What is required:
Only the lines from the top of the data through the one with "logic signed [W-1:0] bi_q, bi_d;" are to be written out, each exactly as it stands.

(Data records)
[src/rtl/inv_butterfly1_if.sv]
// Stream bundle for the inverse butterfly: (ao, bo) in, (ai, bi, err) out,
// each side with its own valid/ready pair.
interface inv_butterfly1_if #(
   parameter int W = 15
);
   logic                in_valid;
   logic                in_ready;
   logic signed [W-1:0] ao;
   logic signed [W-1:0] bo;
   logic                out_valid;
   logic                out_ready;
   logic signed [W-1:0] ai;
   logic signed [W-1:0] bi;
   logic                err;

   modport master (
      output in_valid, ao, bo, out_ready,
      input  in_ready, out_valid, ai, bi, err
   );

   modport slave (
      input  in_valid, ao, bo, out_ready,
      output in_ready, out_valid, ai, bi, err
   );
endinterface

[src/rtl/inv_butterfly1.sv]
// Inverse radix-2 butterfly: recovers (ai, bi) from ao = ai+bi, bo = (ai-bi)<<SHIFT
// in a two-stage valid/ready pipeline, flagging words no forward butterfly can emit.
module inv_butterfly1 #(
   parameter int W     = 15,
   parameter int SHIFT = 2,
   parameter int CNT_W = 8
) (
   input  logic             clk,
   input  logic             rst_n,
   inv_butterfly1_if.slave  bus,
   input  logic             clr_cnt,
   output logic [CNT_W-1:0] err_cnt
);

   logic                s1_valid_q, s1_valid_d;
   logic signed [W:0]   s1_s_q, s1_s_d;
   logic signed [W:0]   s1_d_q, s1_d_d;
   logic                s1_err_q, s1_err_d;

   logic                out_valid_q, out_valid_d;
   logic signed [W-1:0] ai_q, ai_d;
   logic signed [W-1:0] bi_q, bi_d;
   logic                err_q, err_d;
   logic [CNT_W-1:0]    err_cnt_q, err_cnt_d;

   logic                adv2;
   logic                adv1;
   logic signed [W-1:0] bo_sh;
   logic signed [W:0]   s_in;
   logic signed [W:0]   d_in;
   logic                lsb_err;
   logic                par_err;

   always_comb begin
      adv2    = !out_valid_q || bus.out_ready;
      adv1    = !s1_valid_q || adv2;
      bo_sh   = bus.bo >>> SHIFT;
      s_in    = {bus.ao[W-1], bus.ao};
      d_in    = {bo_sh[W-1], bo_sh};
      lsb_err = |bus.bo[SHIFT-1:0];
      par_err = s_in[0] ^ d_in[0];

      s1_valid_d  = s1_valid_q;
      s1_s_d      = s1_s_q;
      s1_d_d      = s1_d_q;
      s1_err_d    = s1_err_q;
      out_valid_d = out_valid_q;
      ai_d        = ai_q;
      bi_d        = bi_q;
      err_d       = err_q;
      err_cnt_d   = err_cnt_q;

      if (adv1) begin
         s1_valid_d = bus.in_valid;
         if (bus.in_valid) begin
            s1_s_d   = s_in;
            s1_d_d   = d_in;
            s1_err_d = lsb_err | par_err;
         end
      end

      // W+2-bit sum/difference cannot overflow; the halving drops the parity bit
      if (adv2) begin
         out_valid_d = s1_valid_q;
         if (s1_valid_q) begin
            ai_d  = W'(($signed({s1_s_q[W], s1_s_q}) + $signed({s1_d_q[W], s1_d_q})) >>> 1);
            bi_d  = W'(($signed({s1_s_q[W], s1_s_q}) - $signed({s1_d_q[W], s1_d_q})) >>> 1);
            err_d = s1_err_q;
         end
      end

      if (clr_cnt) begin
         err_cnt_d = '0;
      end else if (out_valid_q && bus.out_ready && err_q && !(&err_cnt_q)) begin
         err_cnt_d = err_cnt_q + 1'b1;
      end
   end

   always_ff @(posedge clk or negedge rst_n) begin
      if (!rst_n) begin
         s1_valid_q  <= 1'b0;
         s1_s_q      <= '0;
         s1_d_q      <= '0;
         s1_err_q    <= 1'b0;
         out_valid_q <= 1'b0;
         ai_q        <= '0;
         bi_q        <= '0;
         err_q       <= 1'b0;
         err_cnt_q   <= '0;
      end else begin
         s1_valid_q  <= s1_valid_d;
         s1_s_q      <= s1_s_d;
         s1_d_q      <= s1_d_d;
         s1_err_q    <= s1_err_d;
         out_valid_q <= out_valid_d;
         ai_q        <= ai_d;
         bi_q        <= bi_d;
         err_q       <= err_d;
         err_cnt_q   <= err_cnt_d;
      end
   end

   assign bus.in_ready  = adv1;
   assign bus.out_valid = out_valid_q;
   assign bus.ai        = ai_q;
   assign bus.bi        = bi_q;
   assign bus.err       = err_q;
   assign err_cnt       = err_cnt_q;

endmodule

Response:
[src/rtl/inv_butterfly1_if.sv]
// Stream bundle for the inverse butterfly: (ao, bo) in, (ai, bi, err) out,
// each side with its own valid/ready pair.
interface inv_butterfly1_if #(
   parameter int W = 15
);
   logic                in_valid;
   logic                in_ready;
   logic signed [W-1:0] ao;
   logic signed [W-1:0] bo;
   logic                out_valid;
   logic                out_ready;
   logic signed [W-1:0] ai;
   logic signed [W-1:0] bi;
   logic                err;

   modport master (
      output in_valid, ao, bo, out_ready,
      input  in_ready, out_valid, ai, bi, err
   );

   modport slave (
      input  in_valid, ao, bo, out_ready,
      output in_ready, out_valid, ai, bi, err
   );
endinterface

[src/rtl/inv_butterfly1.sv]
// Inverse radix-2 butterfly: recovers (ai, bi) from ao = ai+bi, bo = (ai-bi)<<SHIFT
// in a two-stage valid/ready pipeline, flagging words no forward butterfly can emit.
module inv_butterfly1 #(
   parameter int W     = 15,
   parameter int SHIFT = 2,
   parameter int CNT_W = 8
) (
   input  logic             clk,
   input  logic             rst_n,
   inv_butterfly1_if.slave  bus,
   input  logic             clr_cnt,
   output logic [CNT_W-1:0] err_cnt
);

   logic                s1_valid_q, s1_valid_d;
   logic signed [W:0]   s1_s_q, s1_s_d;
   logic signed [W:0]   s1_d_q, s1_d_d;
   logic                s1_err_q, s1_err_d;

   logic                out_valid_q, out_valid_d;
   logic signed [W-1:0] ai_q, ai_d;
   logic signed [W-1:0] bi_q, bi_d;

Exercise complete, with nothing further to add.